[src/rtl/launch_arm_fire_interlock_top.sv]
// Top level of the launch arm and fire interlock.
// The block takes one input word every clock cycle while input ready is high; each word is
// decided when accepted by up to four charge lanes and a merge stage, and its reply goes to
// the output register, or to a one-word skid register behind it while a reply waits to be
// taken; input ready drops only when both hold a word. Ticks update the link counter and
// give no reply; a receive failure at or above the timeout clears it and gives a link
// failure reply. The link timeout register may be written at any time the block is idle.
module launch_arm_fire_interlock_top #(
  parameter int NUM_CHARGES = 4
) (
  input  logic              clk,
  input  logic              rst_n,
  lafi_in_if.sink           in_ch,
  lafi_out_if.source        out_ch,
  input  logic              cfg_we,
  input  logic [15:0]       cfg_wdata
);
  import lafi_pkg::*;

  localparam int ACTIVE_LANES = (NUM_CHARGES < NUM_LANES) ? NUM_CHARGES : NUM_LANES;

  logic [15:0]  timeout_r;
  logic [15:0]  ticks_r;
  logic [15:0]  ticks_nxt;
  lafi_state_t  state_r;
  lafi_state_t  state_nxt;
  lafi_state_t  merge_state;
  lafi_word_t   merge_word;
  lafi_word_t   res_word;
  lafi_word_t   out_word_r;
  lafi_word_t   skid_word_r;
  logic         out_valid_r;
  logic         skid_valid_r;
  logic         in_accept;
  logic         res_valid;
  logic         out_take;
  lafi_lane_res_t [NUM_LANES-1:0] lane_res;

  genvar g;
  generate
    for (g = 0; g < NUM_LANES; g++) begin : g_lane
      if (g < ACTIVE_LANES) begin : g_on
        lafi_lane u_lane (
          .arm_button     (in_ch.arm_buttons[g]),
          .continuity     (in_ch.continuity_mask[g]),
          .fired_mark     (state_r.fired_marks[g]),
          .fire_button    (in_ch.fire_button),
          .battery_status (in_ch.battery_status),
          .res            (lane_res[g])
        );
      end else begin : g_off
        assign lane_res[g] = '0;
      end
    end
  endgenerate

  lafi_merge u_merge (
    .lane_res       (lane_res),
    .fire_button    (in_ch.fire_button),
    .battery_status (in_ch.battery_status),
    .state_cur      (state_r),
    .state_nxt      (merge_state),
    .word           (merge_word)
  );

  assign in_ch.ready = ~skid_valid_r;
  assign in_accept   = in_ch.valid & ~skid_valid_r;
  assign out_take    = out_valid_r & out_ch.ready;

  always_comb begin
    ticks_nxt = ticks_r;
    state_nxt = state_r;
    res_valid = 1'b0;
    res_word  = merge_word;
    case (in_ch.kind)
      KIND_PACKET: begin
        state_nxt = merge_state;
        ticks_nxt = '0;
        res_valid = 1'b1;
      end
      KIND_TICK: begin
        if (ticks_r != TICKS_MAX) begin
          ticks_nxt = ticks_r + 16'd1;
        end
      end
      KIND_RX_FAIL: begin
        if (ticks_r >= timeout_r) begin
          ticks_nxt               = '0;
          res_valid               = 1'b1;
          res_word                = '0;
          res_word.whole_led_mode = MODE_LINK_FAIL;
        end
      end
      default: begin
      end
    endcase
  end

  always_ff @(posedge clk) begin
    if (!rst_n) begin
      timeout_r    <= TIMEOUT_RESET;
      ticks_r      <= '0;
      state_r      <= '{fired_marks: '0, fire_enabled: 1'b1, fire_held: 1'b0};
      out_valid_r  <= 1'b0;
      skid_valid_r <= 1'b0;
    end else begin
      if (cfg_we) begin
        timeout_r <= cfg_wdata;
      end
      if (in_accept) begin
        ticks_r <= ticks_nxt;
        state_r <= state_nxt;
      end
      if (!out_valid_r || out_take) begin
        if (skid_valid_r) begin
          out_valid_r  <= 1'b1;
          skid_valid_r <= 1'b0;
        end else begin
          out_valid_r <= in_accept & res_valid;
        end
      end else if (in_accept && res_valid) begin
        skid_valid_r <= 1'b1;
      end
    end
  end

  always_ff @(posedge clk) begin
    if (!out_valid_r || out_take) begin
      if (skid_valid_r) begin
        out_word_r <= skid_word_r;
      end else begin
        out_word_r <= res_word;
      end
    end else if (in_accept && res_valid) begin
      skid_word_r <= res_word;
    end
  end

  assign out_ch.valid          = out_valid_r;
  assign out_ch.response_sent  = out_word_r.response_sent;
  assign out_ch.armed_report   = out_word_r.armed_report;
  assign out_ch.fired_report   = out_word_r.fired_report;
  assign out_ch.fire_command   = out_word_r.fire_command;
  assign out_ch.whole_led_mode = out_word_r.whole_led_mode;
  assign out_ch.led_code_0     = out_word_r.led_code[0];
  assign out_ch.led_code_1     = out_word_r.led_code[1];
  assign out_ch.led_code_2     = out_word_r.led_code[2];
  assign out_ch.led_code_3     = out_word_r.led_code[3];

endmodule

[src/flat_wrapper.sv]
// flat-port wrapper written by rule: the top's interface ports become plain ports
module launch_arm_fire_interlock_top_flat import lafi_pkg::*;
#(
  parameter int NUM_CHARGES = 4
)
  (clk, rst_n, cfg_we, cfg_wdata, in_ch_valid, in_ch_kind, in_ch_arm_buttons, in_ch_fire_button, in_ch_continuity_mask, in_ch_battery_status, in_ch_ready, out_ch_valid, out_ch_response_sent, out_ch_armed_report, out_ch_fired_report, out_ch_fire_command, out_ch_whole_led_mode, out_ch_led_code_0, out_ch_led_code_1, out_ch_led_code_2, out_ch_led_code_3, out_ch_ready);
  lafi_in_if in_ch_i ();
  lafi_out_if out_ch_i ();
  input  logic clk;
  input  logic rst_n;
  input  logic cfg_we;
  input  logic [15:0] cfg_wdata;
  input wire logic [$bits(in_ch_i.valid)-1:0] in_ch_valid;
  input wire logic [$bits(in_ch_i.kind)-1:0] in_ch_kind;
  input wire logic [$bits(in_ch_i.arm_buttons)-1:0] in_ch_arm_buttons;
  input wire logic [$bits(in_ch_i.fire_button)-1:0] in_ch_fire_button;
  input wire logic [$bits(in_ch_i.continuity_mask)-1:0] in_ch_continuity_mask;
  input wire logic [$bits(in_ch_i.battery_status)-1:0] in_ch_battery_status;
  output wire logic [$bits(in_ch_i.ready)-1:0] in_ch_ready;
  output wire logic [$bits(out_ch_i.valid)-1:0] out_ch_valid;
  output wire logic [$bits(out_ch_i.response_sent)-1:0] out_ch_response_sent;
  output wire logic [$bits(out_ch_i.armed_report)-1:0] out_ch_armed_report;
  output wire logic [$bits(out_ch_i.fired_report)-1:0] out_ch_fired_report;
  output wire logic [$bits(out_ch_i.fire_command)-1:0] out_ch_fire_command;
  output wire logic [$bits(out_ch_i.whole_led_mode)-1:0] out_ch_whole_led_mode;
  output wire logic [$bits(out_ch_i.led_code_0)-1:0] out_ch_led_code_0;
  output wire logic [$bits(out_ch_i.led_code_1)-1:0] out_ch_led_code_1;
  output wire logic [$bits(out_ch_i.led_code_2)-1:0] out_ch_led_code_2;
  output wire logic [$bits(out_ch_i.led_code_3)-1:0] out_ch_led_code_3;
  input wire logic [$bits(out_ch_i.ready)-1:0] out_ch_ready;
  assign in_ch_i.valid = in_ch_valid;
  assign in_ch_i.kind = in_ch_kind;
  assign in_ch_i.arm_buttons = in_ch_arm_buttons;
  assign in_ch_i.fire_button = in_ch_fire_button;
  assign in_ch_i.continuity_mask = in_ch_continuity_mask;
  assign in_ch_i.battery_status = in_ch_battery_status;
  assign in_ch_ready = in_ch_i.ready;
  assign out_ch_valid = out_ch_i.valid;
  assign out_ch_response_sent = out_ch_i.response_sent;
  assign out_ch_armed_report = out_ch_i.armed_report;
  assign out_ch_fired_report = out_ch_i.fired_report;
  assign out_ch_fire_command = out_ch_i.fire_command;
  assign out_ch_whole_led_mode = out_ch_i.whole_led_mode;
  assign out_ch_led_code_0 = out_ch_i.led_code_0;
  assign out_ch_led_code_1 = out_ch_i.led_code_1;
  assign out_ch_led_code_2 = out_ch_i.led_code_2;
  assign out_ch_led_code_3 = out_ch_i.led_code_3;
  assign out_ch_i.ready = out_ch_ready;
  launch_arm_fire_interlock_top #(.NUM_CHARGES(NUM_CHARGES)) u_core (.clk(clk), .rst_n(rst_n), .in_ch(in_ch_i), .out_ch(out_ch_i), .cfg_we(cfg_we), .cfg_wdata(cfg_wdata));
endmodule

■ ■ ■

= Exercise instructions =
Please report the number of lines in the data that include "while", with no other words.

= Your solution =
2